INPUT DATA>

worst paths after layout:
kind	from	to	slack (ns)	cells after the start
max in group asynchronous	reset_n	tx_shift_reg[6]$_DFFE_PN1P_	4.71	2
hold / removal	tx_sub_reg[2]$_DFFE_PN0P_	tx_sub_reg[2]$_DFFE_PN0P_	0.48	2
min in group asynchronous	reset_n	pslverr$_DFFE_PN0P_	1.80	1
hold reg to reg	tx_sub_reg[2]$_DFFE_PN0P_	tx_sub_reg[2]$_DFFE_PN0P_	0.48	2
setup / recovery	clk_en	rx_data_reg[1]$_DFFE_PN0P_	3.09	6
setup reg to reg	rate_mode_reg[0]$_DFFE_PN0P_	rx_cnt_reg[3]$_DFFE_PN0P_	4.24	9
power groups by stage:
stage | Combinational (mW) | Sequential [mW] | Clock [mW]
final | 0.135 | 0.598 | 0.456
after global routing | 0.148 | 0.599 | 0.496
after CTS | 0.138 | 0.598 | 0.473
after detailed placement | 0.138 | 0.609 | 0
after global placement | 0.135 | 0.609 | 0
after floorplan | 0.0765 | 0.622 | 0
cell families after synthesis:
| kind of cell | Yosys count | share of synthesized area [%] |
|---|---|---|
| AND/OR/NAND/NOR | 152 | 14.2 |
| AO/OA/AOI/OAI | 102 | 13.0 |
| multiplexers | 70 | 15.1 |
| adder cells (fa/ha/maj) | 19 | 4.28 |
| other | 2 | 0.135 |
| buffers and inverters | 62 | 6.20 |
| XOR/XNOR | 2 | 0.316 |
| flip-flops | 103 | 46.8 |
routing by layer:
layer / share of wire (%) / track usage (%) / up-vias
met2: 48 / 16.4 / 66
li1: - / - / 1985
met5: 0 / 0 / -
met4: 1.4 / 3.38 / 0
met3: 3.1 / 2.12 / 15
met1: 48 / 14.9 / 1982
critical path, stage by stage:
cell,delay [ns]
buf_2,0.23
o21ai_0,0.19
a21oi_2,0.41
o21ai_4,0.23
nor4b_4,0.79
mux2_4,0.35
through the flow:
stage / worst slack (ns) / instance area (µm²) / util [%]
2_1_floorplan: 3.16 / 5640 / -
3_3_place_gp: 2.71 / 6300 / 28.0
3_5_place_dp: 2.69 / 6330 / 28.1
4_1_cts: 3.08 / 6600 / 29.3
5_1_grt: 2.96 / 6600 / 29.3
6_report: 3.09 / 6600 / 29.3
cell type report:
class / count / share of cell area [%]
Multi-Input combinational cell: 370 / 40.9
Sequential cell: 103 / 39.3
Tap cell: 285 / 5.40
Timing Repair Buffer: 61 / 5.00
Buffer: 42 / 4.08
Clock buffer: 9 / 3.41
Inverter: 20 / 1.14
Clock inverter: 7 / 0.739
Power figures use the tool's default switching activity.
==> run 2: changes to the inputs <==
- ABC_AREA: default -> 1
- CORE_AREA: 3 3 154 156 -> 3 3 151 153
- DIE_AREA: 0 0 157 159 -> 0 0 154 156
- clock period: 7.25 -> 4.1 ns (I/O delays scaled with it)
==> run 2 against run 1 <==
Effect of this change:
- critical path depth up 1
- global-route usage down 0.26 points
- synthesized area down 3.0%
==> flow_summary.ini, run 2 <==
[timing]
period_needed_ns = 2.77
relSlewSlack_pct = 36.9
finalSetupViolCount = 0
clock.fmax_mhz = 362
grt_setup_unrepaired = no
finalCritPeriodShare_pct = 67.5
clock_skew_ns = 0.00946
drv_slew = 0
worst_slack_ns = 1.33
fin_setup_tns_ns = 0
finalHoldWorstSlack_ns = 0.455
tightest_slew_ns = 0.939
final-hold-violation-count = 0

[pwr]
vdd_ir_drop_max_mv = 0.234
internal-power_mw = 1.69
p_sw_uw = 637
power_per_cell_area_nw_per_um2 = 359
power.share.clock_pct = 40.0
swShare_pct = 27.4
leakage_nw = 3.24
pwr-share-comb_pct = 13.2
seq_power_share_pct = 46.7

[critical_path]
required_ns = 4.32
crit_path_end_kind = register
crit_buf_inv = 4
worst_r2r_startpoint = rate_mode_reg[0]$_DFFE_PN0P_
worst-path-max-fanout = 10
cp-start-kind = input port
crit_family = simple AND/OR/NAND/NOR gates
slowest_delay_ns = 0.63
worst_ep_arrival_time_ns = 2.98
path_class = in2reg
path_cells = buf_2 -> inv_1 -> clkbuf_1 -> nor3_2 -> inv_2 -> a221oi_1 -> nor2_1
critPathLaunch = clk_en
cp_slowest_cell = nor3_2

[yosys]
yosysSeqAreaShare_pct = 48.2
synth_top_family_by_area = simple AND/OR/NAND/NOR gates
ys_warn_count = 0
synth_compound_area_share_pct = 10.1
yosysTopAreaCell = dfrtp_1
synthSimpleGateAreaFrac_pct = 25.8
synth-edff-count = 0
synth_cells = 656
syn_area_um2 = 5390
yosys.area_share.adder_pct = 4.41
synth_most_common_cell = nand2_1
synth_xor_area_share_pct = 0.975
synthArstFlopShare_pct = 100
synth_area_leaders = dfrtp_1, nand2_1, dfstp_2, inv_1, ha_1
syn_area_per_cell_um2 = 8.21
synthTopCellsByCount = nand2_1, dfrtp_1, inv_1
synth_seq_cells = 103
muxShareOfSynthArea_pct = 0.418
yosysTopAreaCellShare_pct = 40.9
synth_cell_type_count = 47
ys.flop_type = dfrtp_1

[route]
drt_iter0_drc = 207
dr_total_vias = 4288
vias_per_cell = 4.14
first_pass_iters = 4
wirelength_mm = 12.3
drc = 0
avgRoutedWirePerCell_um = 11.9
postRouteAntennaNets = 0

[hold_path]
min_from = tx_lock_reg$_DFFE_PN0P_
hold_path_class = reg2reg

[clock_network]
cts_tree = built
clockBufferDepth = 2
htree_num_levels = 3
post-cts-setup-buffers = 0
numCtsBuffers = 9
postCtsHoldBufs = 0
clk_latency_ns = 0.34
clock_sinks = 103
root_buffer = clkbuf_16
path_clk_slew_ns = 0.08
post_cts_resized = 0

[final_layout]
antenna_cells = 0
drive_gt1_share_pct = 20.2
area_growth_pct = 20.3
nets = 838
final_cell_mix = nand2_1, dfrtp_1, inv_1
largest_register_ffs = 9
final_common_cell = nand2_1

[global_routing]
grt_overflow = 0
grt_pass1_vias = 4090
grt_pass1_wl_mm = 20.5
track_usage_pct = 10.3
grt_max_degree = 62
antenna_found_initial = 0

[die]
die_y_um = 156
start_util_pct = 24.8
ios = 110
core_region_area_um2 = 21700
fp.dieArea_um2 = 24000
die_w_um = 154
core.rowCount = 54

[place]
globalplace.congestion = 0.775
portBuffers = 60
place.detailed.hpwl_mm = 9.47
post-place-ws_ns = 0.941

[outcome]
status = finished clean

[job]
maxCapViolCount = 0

TASK DETAILS> The expected output is the complete data, repeated exactly.

FINAL ANSWER>
worst paths after layout:
kind	from	to	slack (ns)	cells after the start
max in group asynchronous	reset_n	tx_shift_reg[6]$_DFFE_PN1P_	4.71	2
hold / removal	tx_sub_reg[2]$_DFFE_PN0P_	tx_sub_reg[2]$_DFFE_PN0P_	0.48	2
min in group asynchronous	reset_n	pslverr$_DFFE_PN0P_	1.80	1
hold reg to reg	tx_sub_reg[2]$_DFFE_PN0P_	tx_sub_reg[2]$_DFFE_PN0P_	0.48	2
setup / recovery	clk_en	rx_data_reg[1]$_DFFE_PN0P_	3.09	6
setup reg to reg	rate_mode_reg[0]$_DFFE_PN0P_	rx_cnt_reg[3]$_DFFE_PN0P_	4.24	9
power groups by stage:
stage | Combinational (mW) | Sequential [mW] | Clock [mW]
final | 0.135 | 0.598 | 0.456
after global routing | 0.148 | 0.599 | 0.496
after CTS | 0.138 | 0.598 | 0.473
after detailed placement | 0.138 | 0.609 | 0
after global placement | 0.135 | 0.609 | 0
after floorplan | 0.0765 | 0.622 | 0
cell families after synthesis:
| kind of cell | Yosys count | share of synthesized area [%] |
|---|---|---|
| AND/OR/NAND/NOR | 152 | 14.2 |
| AO/OA/AOI/OAI | 102 | 13.0 |
| multiplexers | 70 | 15.1 |
| adder cells (fa/ha/maj) | 19 | 4.28 |
| other | 2 | 0.135 |
| buffers and inverters | 62 | 6.20 |
| XOR/XNOR | 2 | 0.316 |
| flip-flops | 103 | 46.8 |
routing by layer:
layer / share of wire (%) / track usage (%) / up-vias
met2: 48 / 16.4 / 66
li1: - / - / 1985
met5: 0 / 0 / -
met4: 1.4 / 3.38 / 0
met3: 3.1 / 2.12 / 15
met1: 48 / 14.9 / 1982
critical path, stage by stage:
cell,delay [ns]
buf_2,0.23
o21ai_0,0.19
a21oi_2,0.41
o21ai_4,0.23
nor4b_4,0.79
mux2_4,0.35
through the flow:
stage / worst slack (ns) / instance area (µm²) / util [%]
2_1_floorplan: 3.16 / 5640 / -
3_3_place_gp: 2.71 / 6300 / 28.0
3_5_place_dp: 2.69 / 6330 / 28.1
4_1_cts: 3.08 / 6600 / 29.3
5_1_grt: 2.96 / 6600 / 29.3
6_report: 3.09 / 6600 / 29.3
cell type report:
class / count / share of cell area [%]
Multi-Input combinational cell: 370 / 40.9
Sequential cell: 103 / 39.3
Tap cell: 285 / 5.40
Timing Repair Buffer: 61 / 5.00
Buffer: 42 / 4.08
Clock buffer: 9 / 3.41
Inverter: 20 / 1.14
Clock inverter: 7 / 0.739
Power figures use the tool's default switching activity.
==> run 2: changes to the inputs <==
- ABC_AREA: default -> 1
- CORE_AREA: 3 3 154 156 -> 3 3 151 153
- DIE_AREA: 0 0 157 159 -> 0 0 154 156
- clock period: 7.25 -> 4.1 ns (I/O delays scaled with it)
==> run 2 against run 1 <==
Effect of this change:
- critical path depth up 1
- global-route usage down 0.26 points
- synthesized area down 3.0%
==> flow_summary.ini, run 2 <==
[timing]
period_needed_ns = 2.77
relSlewSlack_pct = 36.9
finalSetupViolCount = 0
clock.fmax_mhz = 362
grt_setup_unrepaired = no
finalCritPeriodShare_pct = 67.5
clock_skew_ns = 0.00946
drv_slew = 0
worst_slack_ns = 1.33
fin_setup_tns_ns = 0
finalHoldWorstSlack_ns = 0.455
tightest_slew_ns = 0.939
final-hold-violation-count = 0

[pwr]
vdd_ir_drop_max_mv = 0.234
internal-power_mw = 1.69
p_sw_uw = 637
power_per_cell_area_nw_per_um2 = 359
power.share.clock_pct = 40.0
swShare_pct = 27.4
leakage_nw = 3.24
pwr-share-comb_pct = 13.2
seq_power_share_pct = 46.7

[critical_path]
required_ns = 4.32
crit_path_end_kind = register
crit_buf_inv = 4
worst_r2r_startpoint = rate_mode_reg[0]$_DFFE_PN0P_
worst-path-max-fanout = 10
cp-start-kind = input port
crit_family = simple AND/OR/NAND/NOR gates
slowest_delay_ns = 0.63
worst_ep_arrival_time_ns = 2.98
path_class = in2reg
path_cells = buf_2 -> inv_1 -> clkbuf_1 -> nor3_2 -> inv_2 -> a221oi_1 -> nor2_1
critPathLaunch = clk_en
cp_slowest_cell = nor3_2

[yosys]
yosysSeqAreaShare_pct = 48.2
synth_top_family_by_area = simple AND/OR/NAND/NOR gates
ys_warn_count = 0
synth_compound_area_share_pct = 10.1
yosysTopAreaCell = dfrtp_1
synthSimpleGateAreaFrac_pct = 25.8
synth-edff-count = 0
synth_cells = 656
syn_area_um2 = 5390
yosys.area_share.adder_pct = 4.41
synth_most_common_cell = nand2_1
synth_xor_area_share_pct = 0.975
synthArstFlopShare_pct = 100
synth_area_leaders = dfrtp_1, nand2_1, dfstp_2, inv_1, ha_1
syn_area_per_cell_um2 = 8.21
synthTopCellsByCount = nand2_1, dfrtp_1, inv_1
synth_seq_cells = 103
muxShareOfSynthArea_pct = 0.418
yosysTopAreaCellShare_pct = 40.9
synth_cell_type_count = 47
ys.flop_type = dfrtp_1

[route]
drt_iter0_drc = 207
dr_total_vias = 4288
vias_per_cell = 4.14
first_pass_iters = 4
wirelength_mm = 12.3
drc = 0
avgRoutedWirePerCell_um = 11.9
postRouteAntennaNets = 0

[hold_path]
min_from = tx_lock_reg$_DFFE_PN0P_
hold_path_class = reg2reg

[clock_network]
cts_tree = built
clockBufferDepth = 2
htree_num_levels = 3
post-cts-setup-buffers = 0
numCtsBuffers = 9
postCtsHoldBufs = 0
clk_latency_ns = 0.34
clock_sinks = 103
root_buffer = clkbuf_16
path_clk_slew_ns = 0.08
post_cts_resized = 0

[final_layout]
antenna_cells = 0
drive_gt1_share_pct = 20.2
area_growth_pct = 20.3
nets = 838
final_cell_mix = nand2_1, dfrtp_1, inv_1
largest_register_ffs = 9
final_common_cell = nand2_1

[global_routing]
grt_overflow = 0
grt_pass1_vias = 4090
grt_pass1_wl_mm = 20.5
track_usage_pct = 10.3
grt_max_degree = 62
antenna_found_initial = 0

[die]
die_y_um = 156
start_util_pct = 24.8
ios = 110
core_region_area_um2 = 21700
fp.dieArea_um2 = 24000
die_w_um = 154
core.rowCount = 54

[place]
globalplace.congestion = 0.775
portBuffers = 60
place.detailed.hpwl_mm = 9.47
post-place-ws_ns = 0.941

[outcome]
status = finished clean

[job]
maxCapViolCount = 0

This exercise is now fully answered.